Pharmacokinetic data
- Bioavailability: < 10%
- Protein binding: 76%
- Metabolism: First pass elimination > 90%
- Elimination half-life: 2-4 hours (plasma)
- Excretion: > 88% renal (as carboxybupranolol)

Identifiers
- IUPAC name (RS)-1-(tert-butylamino)-3-(2-chloro-5-methylphenoxy)propan-2-ol;
- CAS Number: 14556-46-8;
- PubChem CID: 2475;
- IUPHAR/BPS: 550;
- DrugBank: DB08808;
- ChemSpider: 2381;
- UNII: 858YGI5PIT;
- KEGG: D07590;
- ChEMBL: ChEMBL305380;
- CompTox Dashboard (EPA): DTXSID7022704 ;

Chemical and physical data
- Formula: C_{14}H_{22}ClNO_{2}
- Molar mass: 271.79 g·mol^{−1}
- 3D model (JSmol): Interactive image;
- SMILES CC1=CC(=C(C=C1)Cl)OCC(CNC(C)(C)C)O;
- InChI InChI=1S/C14H22ClNO2/c1-10-5-6-12(15)13(7-10)18-9-11(17)8-16-14(2,3)4/h5-7,11,16-17H,8-9H2,1-4H3; Key:HQIRNZOQPUAHHV-UHFFFAOYSA-N;

= Bupranolol =

Medication

Bupranolol is a non-selective beta blocker without intrinsic sympathomimetic activity (ISA), but with strong membrane stabilizing activity. Its potency is similar to propranolol.

==Uses and dosage==
Like other beta blockers, oral bupranolol can be used to treat hypertension and tachycardia. The initial dose is 50 mg two times a day. It can be increased to 100 mg four times a day. Bupranolol eye drops (0.05%-0.5%) are used against glaucoma.

== Pharmacology ==
Bupranolol is quickly and completely absorbed from the gut. Over 90% undergo first-pass metabolism. Bupranolol has a plasma half life of about two to four hours, with levels never reaching 1 μg/L in therapeutic doses.

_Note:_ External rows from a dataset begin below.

`config.mk`:
```
export PLATFORM = sky130hd
export DESIGN_NAME = dgen_rot_uni
export DESIGN_NICKNAME = d
export VERILOG_FILES = /design/src/rtl/dgen_rot_uni.sv
export SDC_FILE = /design/constraint.sdc
export NUM_CORES = 1
export LEC_CHECK = 0
export ABC_CLOCK_PERIOD_IN_PS = 3040
export BUFFER_PORTS_ARGS = -buffer_cell sky130_fd_sc_hd__buf_2
export CELL_PAD_IN_SITES_DETAIL_PLACEMENT = 2
export CELL_PAD_IN_SITES_GLOBAL_PLACEMENT = 2
export CORE_MARGIN = 2
export CORE_UTILIZATION = 35
export DETAILED_ROUTE_END_ITERATION = 8
export PLACE_DENSITY_LB_ADDON = 0.1
export SLEW_MARGIN = 20
export SYNTH_ARGS = -nofsm -noshare
export SYNTH_HDL_FRONTEND = slang
export SYNTH_SLANG_ARGS = --single-unit
```
`constraint.sdc`:
```
create_clock -name clk -period 3.04 [get_ports clk]
set_input_delay 0.304 -clock clk [delete_from_list [all_inputs] [get_ports clk]]
set_output_delay 0.304 -clock clk [all_outputs]
set_load 0.03 [all_outputs]
```
`src/rtl/dgen_rot_uni.sv`:
```
// Rotated unipolar bitstream encoder: two comparator streams whose
// AND over the full run carries exactly A*B ones.
module dgen_rot_uni #(
  parameter int DATAWD = 8
) (
  input  logic              clk,
  input  logic              rst,
  input  logic              in_valid,
  output logic              in_ready,
  input  logic [DATAWD-1:0] iA,
  input  logic [DATAWD-1:0] iB,
  output logic              out_valid,
  input  logic              out_ready,
  output logic              bitA,
  output logic              bitB,
  output logic              last,
  output logic              busy
);

  localparam logic [DATAWD-1:0]   CMAX = '1;
  localparam logic [2*DATAWD-1:0] BMAX = '1;

  typedef enum logic {IDLE, RUN} st_t;

  st_t state_q, state_d;

  logic [DATAWD-1:0]   a_q, a_d;
  logic [DATAWD-1:0]   b_q, b_d;
  logic [DATAWD-1:0]   ca_q, ca_d;
  logic [DATAWD-1:0]   cb_q, cb_d;
  logic [2*DATAWD-1:0] bc_q, bc_d;
  logic                bita_q, bita_d;
  logic                bitb_q, bitb_d;
  logic                last_q, last_d;

  logic take;
  logic acc;

  assign take = in_valid & (state_q == IDLE);
  assign acc  = out_ready & (state_q == RUN);

  always_ff @(posedge clk) begin
    if (rst) state_q <= IDLE;
    else     state_q <= state_d;
  end

  always_comb begin
    state_d = state_q;
    unique case (state_q)
      IDLE: if (in_valid) state_d = RUN;
      RUN:  if (out_ready && last_q) state_d = IDLE;
    endcase
  end

  always_comb begin
    in_ready  = (state_q == IDLE);
    out_valid = (state_q == RUN);
    busy      = (state_q != IDLE);
  end

  // Output bits are registered from the counter values of the next beat.
  always_comb begin
    a_d    = a_q;
    b_d    = b_q;
    ca_d   = ca_q;
    cb_d   = cb_q;
    bc_d   = bc_q;
    bita_d = bita_q;
    bitb_d = bitb_q;
    last_d = last_q;
    if (take) begin
      a_d    = iA;
      b_d    = iB;
      ca_d   = '0;
      cb_d   = '0;
      bc_d   = '0;
      bita_d = (iA > '0);
      bitb_d = (iB > '0);
      last_d = 1'b0;
    end else if (acc) begin
      if (last_q) begin
        bita_d = 1'b0;
        bitb_d = 1'b0;
        last_d = 1'b0;
      end else begin
        ca_d   = ca_q + 1'b1;
        // B holds once per A period, rotating its phase.
        cb_d   = (ca_q == CMAX) ? cb_q : cb_q + 1'b1;
        bc_d   = bc_q + 1'b1;
        bita_d = (a_q > ca_d);
        bitb_d = (b_q > cb_d);
        last_d = (bc_d == BMAX);
      end
    end
  end

  always_ff @(posedge clk) begin
    if (rst) begin
      a_q    <= '0;
      b_q    <= '0;
      ca_q   <= '0;
      cb_q   <= '0;
      bc_q   <= '0;
      bita_q <= 1'b0;
      bitb_q <= 1'b0;
      last_q <= 1'b0;
    end else begin
      a_q    <= a_d;
      b_q    <= b_d;
      ca_q   <= ca_d;
      cb_q   <= cb_d;
      bc_q   <= bc_d;
      bita_q <= bita_d;
      bitb_q <= bitb_d;
      last_q <= last_d;
    end
  end

  assign bitA = bita_q;
  assign bitB = bitb_q;
  assign last = last_q;

endmodule
```
==> summary.txt, run 1 <==
Clock tree
  – CTS Root Cell: clkbuf_8
  – # clock sinks: between 50 and 60
  – CTS Buffer Depth: 2
  – Clk slew on worst S/H paths: 0.09 ns
  – Post-CTS Hold Buffers: 0
  – H-tree levels: 2
  – # resized after CTS: 0
  – CTS tree: done
  – CTS Buf Count: 5
  – # Post-CTS Setup Buffers: 0
  – Clk_lat worst skew: between 0.3 and 0.4 ns

Global route
  – M2 GR Usage: 0.331
  – Vias in the first global route: ~2800
  – Busiest grt layer: met2
  – Met3 usage: 0.0332
  – Total grt overflow: 0
  – Initial antenna violation count: 0
  – First-pass GRT wire length: 13.0 mm
  – Gr usage total: 0.181
  – M1 GR Usage: 0.221
  – Pin count of the biggest net entering global routing: 34

Pwr
  – Seq pwr share: 0.546
  – Power after layout: approximately 1.3 mW
  – Clock power frac: 0.328
  – Switching Fraction: 0.263
  – Maximum vdd ir drop: 0.167 mV
  – Pleak: around 1.2 nW
  – Comb pwr share: 0.127
  – Switching pwr: between 300 and 400 uW
  – Pwr per Cell Area: 402 mW/mm2
  – Pint: 967 uW

Finish
  – Final net count: 425
  – Area Overhead vs Synth: 12.3%
  – Ratio of cells with drive above 1 in the final layout: 0.122
  – ANT cells: 0

Logic synthesis
  – Dominant synthesized flop cell: dfxtp_1
  – Yosys reg bits: between 50 and 60
  – Syn nets: approximately 410
  – Synth unique cells: 40
  – Post-synth top cells: nand2_1, dfxtp_1, nor2_1
  – Number of synthesized flops with an enable pin: 0
  – Most numerous cell in the Yosys netlist: nand2_1
  – Avg Cell Area, Syn: 7.94 um2
  – Async set-reset flop share out of synthesis: 0
  – Share of the synthesized area in the top cell type: 0.358
  – Gate Count Post-Synth: about 370
  – Sequential area share after synthesis: 0.358
  – Ranking of synthesized cells by area: dfxtp_1, ha_1, nand2_1
  – Warnings from Yosys: 0
  – Yosys top cell by area: dfxtp_1
  – Netlist Area Pre-Place: 0.00291 mm2

Place
  – Routability cong.: 0.778
  – HPWL after DPL: 5.65 mm
  – IO Port Bufs: 25

Detailed routing
  – Initial DRC count: 52
  – Antenna-violating nets left: 0
  – Wire length per cell: approximately 16 um
  – Post-route DRC: 0
  – Drt total wl: 7.61 mm
  – Drt first pass iters: 2
  – Via count: around 2600
  – Vias per cell: 5.29

STA
  – Hold Vio Cnt, Final: 0
  – Slew headroom: 0.484
  – Slew @ Worst Pin: 0.767 ns
  – RSZ-0062 raised after global routing: no
  – Final Critical Period: roughly 2.8 ns
  – Final Cycle Share: 0.916
  – Max Clk Rate: 0.359 GHz
  – Final Max Tran Viols: 0
  – Setup TNS: 0 ns
  – Worst Skew: 0.00753 ns
  – Setup-failing EPs final: 0

Run status
  – Status: finished clean

Setup path
  – CP Class: flop to flop
  – Worst Path Required: 3.23 ns
  – Arrival time worst endpoint: 2.98 ns
  – CP top delay family: compound AO/OA/AOI/OAI gates
  – Critical Path Max Stage Delay: 0.41 ns
  – Most Frequent Cell on Critical Path: a21o_1
  – CP bufs+invs: 0
  – Worst-path fanout max: 6
  – CP cell instances: ha_1 -> nand3_2 -> o311ai_2 -> xor2_1 -> ha_1 -> a21o_1 -> a21o_1 -> a21o_1 -> a211oi_1 -> o22ai_1
  – Endpoint class of the critical path: flop
  – Critical path's slowest cell: dfxtp_1
  – Startpoint types: flop

Die
  – Num ports: 26
  – Starting Density: 0.357
  – Die width: 95.1 um
  – Die H: 95.1 um
  – Core area: 0.00813 mm2
  – Rows: 33
  – Die footprint: approximately 0.009 mm2

Run
  – Max_cap viols: 0

Worst hold path
  – Worst hold path type: input pin to flop
==> worst min-delay path, cell delays in order <==
cell	delay, ns
buf_2	0.10
nand2_1	0.05
a21oi_1	0.05
==> final cells by class <==
cell class / instances / area, um2
Clock buffer: 7 / 96.3
Fill cell: 956 / 4870
Inverter: 11 / 41.3
Multi-Input combinational cell: 284 / 1780
Sequential cell: 52 / 1040
Tap cell: 105 / 131
Timing Repair Buffer: 31 / 170
==> per-layer routing <==
layer  vias up  wire (um)
li1       1288          -
met3         6        247
met4         0         57
met5         -          0
met2        33       3800
met1      1265       3510
==> stage by stage <==
step / worst slack (ns) / instances / hold slack, ns / utilization / area, um2
after floorplan: 0.425 / 366 / 0.436 / - / 2910
after global placement: 0.301 / 483 / 0.446 / 0.385 / 3130
after detailed placement: 0.153 / 483 / 0.461 / 0.385 / 3130
after CTS: 0.0998 / 490 / 0.240 / 0.397 / 3230
after global routing: 0.0100 / 490 / 0.242 / 0.401 / 3260
final: 0.255 / 490 / 0.243 / 0.401 / 3260
==> worst paths after layout <==
path                              start     end  slack, ns  cells past startpoint
worst max-delay path            ca_q[0]    bitB       0.26                     10
worst min-delay path              iA[0]  a_q[0]       0.24                      3
worst max register to register  ca_q[0]    bitB       0.26                     10
worst min register to register   a_q[3]  a_q[3]       0.47                      2
==> state kept, by name, summed over array words and instances, names as in the netlist <==
signal and cells:
busy 1, ca_q 8, bc_q 16, a_q 8, last 1, b_q 8, bitB 1, bitA 1
cb_q 8
==> kinds of logic after synthesis <==
family	after synthesis	share of synthesized area
AO/OA/AOI/OAI	60	0.126
XOR/XNOR	38	0.115
multiplexers	2	0.00732
flip-flops	52	0.358
adder cells (fa/ha/maj)	20	0.0861
AND/OR/NAND/NOR	164	0.268
buffers and inverters	30	0.0401
==> power by group through the flow <==
stage | Combinational (mW) | Sequential [mW] | Clock (mW)
6_report | 0.166 | 0.715 | 0.430
5_1_grt | 0.190 | 0.719 | 0.476
4_1_cts | 0.170 | 0.716 | 0.450
3_5_place_dp | 0.168 | 0.732 | 0
3_3_place_gp | 0.162 | 0.731 | 0
2_1_floorplan | 0.106 | 0.735 | 0
==> cell usage in the layout (no fill, tap or decap), types with 3 or more instances in the layout <==
master / instances
and2_1: 3
nor3_1: 8
nor4_1: 6
a21o_1: 6
nand3_1: 11
buf_2: 25
dfxtp_1: 52
clkbuf_8: 7
xnor2_1: 18
a31oi_1: 4
xor2_1: 20
nor2b_1: 4
ha_1: 20
and3_1: 7
a211oi_1: 5
o21ai_0: 7
nor2_1: 38
a21oi_1: 27
inv_1: 11
buf_4: 6
nand2_1: 62
or3_1: 3
o22ai_1: 3
nand4_1: 7
Power figures use the tool's default switching activity.
==> inputs of run 2 (changes only) <==
--- a/config.mk
+++ b/config.mk
@@ -6,12 +6,12 @@
 export NUM_CORES = 1
 export LEC_CHECK = 0
 export ABC_CLOCK_PERIOD_IN_PS = 3040
-export BUFFER_PORTS_ARGS = -buffer_cell sky130_fd_sc_hd__buf_2
 export CELL_PAD_IN_SITES_DETAIL_PLACEMENT = 2
 export CELL_PAD_IN_SITES_GLOBAL_PLACEMENT = 2
 export CORE_MARGIN = 2
-export CORE_UTILIZATION = 35
+export CORE_UTILIZATION = 38
 export DETAILED_ROUTE_END_ITERATION = 8
+export DONT_BUFFER_PORTS = 1
 export PLACE_DENSITY_LB_ADDON = 0.1
 export SLEW_MARGIN = 20
 export SYNTH_ARGS = -nofsm -noshare
==> summary.txt, run 2 (synthesis results as in run 1) <==
Run status
  – Status: finished clean

Setup path
  – Most Frequent Cell on Critical Path: ha_1
  – Startpoint types: flop
  – Arrival time worst endpoint: 3.00 ns (+0.02 ns)
  – Worst-path fanout max: 7 (+1)
  – CP Class: flop to flop
  – CP top delay family: simple AND/OR/NAND/NOR gates
  – Endpoint class of the critical path: flop
  – Critical path's slowest cell: or3_4
  – Critical Path Max Stage Delay: 0.54 ns (+0.13 ns)
  – R2R depth: 10 (unchanged)
  – CP cell instances: ha_1 -> nand3_1 -> or3_4 -> mux2i_1 -> ha_1 -> nor2b_1 -> o21ai_0 -> a21oi_1 -> a211oi_1 -> o22ai_1
  – Critical Path Stages: 10 (unchanged)
  – CP bufs+invs: 0 (unchanged)
  – Worst Path Required: 3.22 ns (about the same)

STA
  – Slew headroom: 0.376 (-0.107)
  – Final Max Tran Viols: 0 (unchanged)
  – Slew @ Worst Pin: 0.927 ns (+0.160 ns)
  – Worst Skew: 0.0129 ns (+0.00533 ns)
  – Max Clk Rate: 0.356 GHz (-0.98%)
  – Hold Vio Cnt, Final: 0 (unchanged)
  – Final Cycle Share: 0.925 (+0.00908)
  – Hold slack: 0.0593 ns (-0.184 ns)
  – Setup TNS: 0 ns (unchanged)
  – Final Critical Period: 2.81 ns (+0.0276 ns)
  – Setup-failing EPs final: 0 (unchanged)

Worst hold path
  – Worst hold path type: input pin to flop
  – Worst hold path cell count: 1 (-2)

Place
  – HPWL after DPL: 5.54 mm (-1.9%)
  – Placement Cell Area: 0.00300 mm2 (-4.2%)
  – Post-Place Cells: 452 (-6.4%)
  – Routability cong.: 0.744 (-4.3%)
  – IO Port Bufs: 0 (-100%)

Finish
  – Largest Register: bc_q
  – Ratio of cells with drive above 1 in the final layout: 0.0529 (-0.0692)
  – Max FFs per register: 16 (unchanged)
  – Final Core Density: 0.424 (+0.0231)
  – ANT cells: 0 (unchanged)
  – Non-Filler Cell Area, Final: 0.00311 mm2 (-4.7%)
  – Final net count: 400 (-5.9%)
  – Final std cells w/o fill: 458 (-6.5%)
  – Most common cell after layout, fill and taps aside: nand2_1
  – Area Overhead vs Synth: 7.06%
  – Commonest non-fill, non-tap cells in the layout: nand2_1, dfxtp_1, nor2_1

Detailed routing
  – Drt total wl: 7.58 mm (-0.39%)
  – Drt first pass iters: 4 (+2)
  – Via count: 2500 (-3.5%)
  – Wire length per cell: 16.6 um (+6.6%)
  – Vias per cell: 5.46 (+3.2%)
  – Post-route DRC: 0 (unchanged)
  – Initial DRC count: 80 (+54%)
  – Antenna-violating nets left: 0 (unchanged)

Global route
  – Gr usage total: 0.191 (+0.00994)
  – Total grt overflow: 0 (unchanged)
  – Vias in the first global route: 2651 (-3.6%)
  – Initial antenna violation count: 0 (unchanged)
  – Pin count of the biggest net entering global routing: 34 (unchanged)
  – First-pass GRT wire length: 12.9 mm (-1.3%)

Die
  – Die width: 91.4 um (-3.9%)
  – Starting Density: 0.396 (+0.0391)
  – Die H: 91.4 um (-3.9%)
  – Num ports: 26 (unchanged)
  – Rows: 31 (-6.1%)
  – Die footprint: 0.00836 mm2 (-7.6%)
  – Core area: 0.00733 mm2 (-9.9%)

Clock tree
  – CTS Buffer Depth: 2 (unchanged)
  – # Post-CTS Setup Buffers: 0 (unchanged)
  – # resized after CTS: 0 (unchanged)
  – H-tree levels: 2 (unchanged)
  – CTS Root Cell: clkbuf_8
  – Clk_lat worst skew: 0.31 ns (about the same)
  – CTS tree: done
  – # clock sinks: 52 (unchanged)
  – CTS Buf Count: 5 (unchanged)
  – Clk slew on worst S/H paths: 0.09 ns (about the same)
  – Post-CTS Hold Buffers: 0 (unchanged)

Run
  – Max_cap viols: 0 (unchanged)

Pwr
  – Maximum vdd ir drop: 0.241 mV (+44%)
  – Pwr per Cell Area: 426 mW/mm2 (+5.9%)
  – Pleak: 1.08 nW (-8.8%)
run 2: cell types whose count changed in the layout (fill, tap and decap cells not counted), sizes merged:
| cell | previous run | this run |
|---|---|---|
| clkbuf | 7 | 5 |
| buf | 31 | 6 |
| bufinv | 0 | 1 |
run 2: where the power goes:
group	switching (mW)	leakage, nW	internal, mW	total [mW]
combinational	0.0833	0.609	0.0513	0.135
sequential	0.0224	0.422	0.700	0.723
clock	0.230	0.0501	0.237	0.467
run 2: worst paths after layout:
kind,end,startpoint,slack (ns)
max,bitB,ca_q[0],0.23
min,a_q[4],rst,0.06
max reg2reg,bitB,ca_q[0],0.23
min reg2reg,a_q[0],a_q[0],0.45
run 2: final cells by class:
type	count	area, um2
tap	99	124
timing repair buffer	6	45.0
fill	837	4220
sequential	52	1040
clock buffer	5	68.8
inverter	11	41.3
multi-input combinational	284	1760
clock inverter	1	30.0
run 2: per-layer routing:
metal,global-route usage,up-vias,wire [um]
li1,-,1238,-
met1,0.249,1247,3610
met2,0.332,11,3800
met3,0.0332,4,111
met4,0.0379,0,58
met5,0,-,0
run 2: through the flow:
step / setup WS, ns / power [mW]
finish: 0.228 / 1.32
CTS: 0.124 / 1.35
detailed placement: 0.202 / 0.874
global placement: 0.373 / 0.868
floorplan: 0.425 / 0.841
global route: -0.00489 / 1.40
==> inputs of run 3 (changes only) <==
--- a/config.mk
+++ b/config.mk
@@ -6,13 +6,14 @@
 export NUM_CORES = 1
 export LEC_CHECK = 0
 export ABC_CLOCK_PERIOD_IN_PS = 3040
+export CAP_MARGIN = 20
 export CELL_PAD_IN_SITES_DETAIL_PLACEMENT = 2
 export CELL_PAD_IN_SITES_GLOBAL_PLACEMENT = 2
 export CORE_MARGIN = 2
 export CORE_UTILIZATION = 38
 export DETAILED_ROUTE_END_ITERATION = 8
 export DONT_BUFFER_PORTS = 1
-export PLACE_DENSITY_LB_ADDON = 0.1
+export PLACE_DENSITY_LB_ADDON = 0.15
 export SLEW_MARGIN = 20
 export SYNTH_ARGS = -nofsm -noshare
 export SYNTH_HDL_FRONTEND = slang
==> summary.txt, run 3 (synthesis results as in run 1) <==
STA
  – RSZ-0062 raised after global routing: no
  – Setup TNS: 0 ns (unchanged)
  – Slew headroom: 0.446 (+0.0700)
  – Final Cycle Share: 0.884 (-0.0413)
  – Max Clk Rate: 0.372 GHz (+4.7%)
  – Worst Skew: 0.00866 ns (-0.00420 ns)
  – Final Critical Period: 2.69 ns (-0.125 ns)
  – Slew @ Worst Pin: 0.823 ns (-0.104 ns)
  – Setup-failing EPs final: 0 (unchanged)
  – Hold Vio Cnt, Final: 0 (unchanged)
  – Final Max Tran Viols: 0 (unchanged)

Die
  – Die H: 91.4 um (unchanged)
  – Rows: 31 (unchanged)
  – Die footprint: 0.00836 mm2 (unchanged)
  – Starting Density: 0.396 (unchanged)
  – Num ports: 26 (unchanged)
  – Die width: 91.4 um (unchanged)
  – Core area: 0.00733 mm2 (unchanged)

Finish
  – Largest Register: bc_q
  – Most common cell after layout, fill and taps aside: nand2_1
  – Area Overhead vs Synth: 6.76%
  – Commonest non-fill, non-tap cells in the layout: nand2_1, dfxtp_1, nor2_1
  – FF/Latch Area: 0.00104 mm2 (unchanged)
  – Multi-input logic area: 0.00177 mm2 (+0.28%)
  – ANT cells: 0 (unchanged)
  – Final net count: 401 (+0.25%)
  – Max FFs per register: 16 (unchanged)
  – Fill cells: 850 (+1.6%)
  – Final Core Density: 0.423 (-0.00119)
  – Ratio of cells with drive above 1 in the final layout: 0.0582 (+0.00525)

Setup path
  – Worst-path fanout max: 7 (unchanged)
  – Critical Path Max Stage Delay: 0.49 ns (-0.05 ns)
  – Most Frequent Cell on Critical Path: ha_1
  – CP bufs+invs: 0 (unchanged)
  – CP cell instances: ha_1 -> nand3_2 -> or3_4 -> mux2i_1 -> ha_1 -> nor2b_1 -> o21ai_0 -> a21oi_1 -> a211oi_1 -> o22ai_1
  – Worst Path Required: 3.23 ns (about the same)
  – CP Class: flop to flop
  – Endpoint class of the critical path: flop
  – Critical path's slowest cell: or3_4
  – Startpoint types: flop
  – Arrival time worst endpoint: 2.88 ns (-0.12 ns)
  – CP top delay family: simple AND/OR/NAND/NOR gates

Clock tree
  – CTS Buf Count: 5 (unchanged)
  – Post-CTS Hold Buffers: 0 (unchanged)
  – CTS Root Cell: clkbuf_8
  – CTS tree: done
  – CTS Buffer Depth: 2 (unchanged)
  – # Post-CTS Setup Buffers: 0 (unchanged)
  – Clk_lat worst skew: 0.30 ns (about the same)
  – Clk slew on worst S/H paths: 0.10 ns (about the same)
  – # resized after CTS: 0 (unchanged)
  – # clock sinks: 52 (unchanged)
  – H-tree levels: 2 (unchanged)

Pwr
  – Power after layout: 1.25 mW (-5.9%)
  – Pwr per Cell Area: 402 mW/mm2 (-5.7%)
  – Switching Fraction: 0.270 (+0.0169)
  – Switching pwr: 337 uW (+0.36%)
  – Maximum vdd ir drop: 0.153 mV (-37%)
  – Seq pwr share: 0.581 (+0.035)
  – Comb pwr share: 0.107 (+0.005)
  – Pint: 909 uW (-8.1%)
  – Clock power frac: 0.313 (-0.039)
  – Pleak: 1.08 nW (-0.33%)

Run status
  – Status: finished clean

Global route
  – Gr usage total: 0.193 (+0.00182)
  – Pin count of the biggest net entering global routing: 34 (unchanged)
  – Vias in the first global route: 2803 (+5.7%)
  – Initial antenna violation count: 0 (unchanged)
  – First-pass GRT wire length: 13.2 mm (+2.6%)
  – Total grt overflow: 0 (unchanged)

Detailed routing
  – Antenna-violating nets left: 0 (unchanged)
  – Wire length per cell: 16.4 um (-0.72%)
  – Drt total wl: 7.56 mm (-0.29%)
  – Vias per cell: 5.41 (-0.95%)
  – Post-route DRC: 0 (unchanged)
  – Via count: 2487 (-0.52%)
  – Drt first pass iters: 4 (unchanged)
  – Initial DRC count: 71 (-11%)

Place
  – IO Port Bufs: 0 (unchanged)
  – HPWL after DPL: 5.83 mm (+5.1%)
  – Routability cong.: 0.720 (-3.2%)

Worst hold path
  – Worst hold path type: input pin to flop

Run
  – Max_cap viols: 0 (unchanged)
-- run 3: cell count changes in the layout (fill, tap and decap cells not counted) --
cell	previous run	this run
buf_4	6	7
bufinv_16	1	0
clkbuf_1	0	1
clkinv_2	0	1
nand3_1	12	11
nand3_2	0	1
-- run 3: layout make-up --
| cell class | instances | share of cell area |
|---|---|---|
| multi-input combinational | 284 | 0.569 |
| sequential | 52 | 0.336 |
| tap | 99 | 0.0399 |
| clock buffer | 6 | 0.0234 |
| timing repair buffer | 7 | 0.0169 |
| inverter | 11 | 0.0133 |
| clock inverter | 1 | 0.00161 |
-- run 3: metrics by stage --
stage / hold slack (ns) / area, um2 / instances / setup WS [ns]
after floorplan: 0.436 / 2910 / 366 / 0.425
after global placement: 0.376 / 3010 / 453 / 0.359
after detailed placement: 0.377 / 3010 / 453 / 0.161
after CTS: 0.0440 / 3080 / 460 / 0.153
after global routing: 0.0371 / 3100 / 460 / 0.0899
final: 0.0540 / 3100 / 460 / 0.353
-- run 3: layer usage --
| metal | track usage | up-vias | wire length, um |
|---|---|---|---|
| met5 | 0 | - | 0 |
| met4 | 0.0391 | 0 | 52 |
| met3 | 0.0299 | 4 | 136 |
| met2 | 0.349 | 12 | 3830 |
| met1 | 0.242 | 1224 | 3550 |
| li1 | - | 1247 | - |
-- run 3: path summary, 6_finish.rpt --
| check | depth (start not counted) | start | slack [ns] | endpoint |
|---|---|---|---|---|
| max | 10 | ca_q[0] | 0.35 | bitB |
| max reg2reg | 10 | ca_q[0] | 0.35 | bitB |
| min | 1 | rst | 0.05 | a_q[6] |
| min reg2reg | 2 | b_q[0] | 0.46 | b_q[0] |
-- run 3: power by group through the flow --
stage | sequential (mW) | combinational, mW | clock [mW]
6_report | 0.724 | 0.133 | 0.389
5_1_grt | 0.727 | 0.155 | 0.432
3_3_place_gp | 0.739 | 0.128 | 0
4_1_cts | 0.724 | 0.136 | 0.403
3_5_place_dp | 0.740 | 0.136 | 0
2_1_floorplan | 0.735 | 0.106 | 0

The main metabolite is carboxybupranolol, 4-chloro-3-[3-(1,1-dimethylethylamino)-2-hydroxy-propyloxy]benzoic acid - that is, the methyl group at the benzene ring is oxidized to a carboxyl group - of which 88% are eliminated renally within 24 hours.

== Adverse effects, contraindications, interactions ==
Adverse effects, contraindications and interactions are similar to other beta blockers.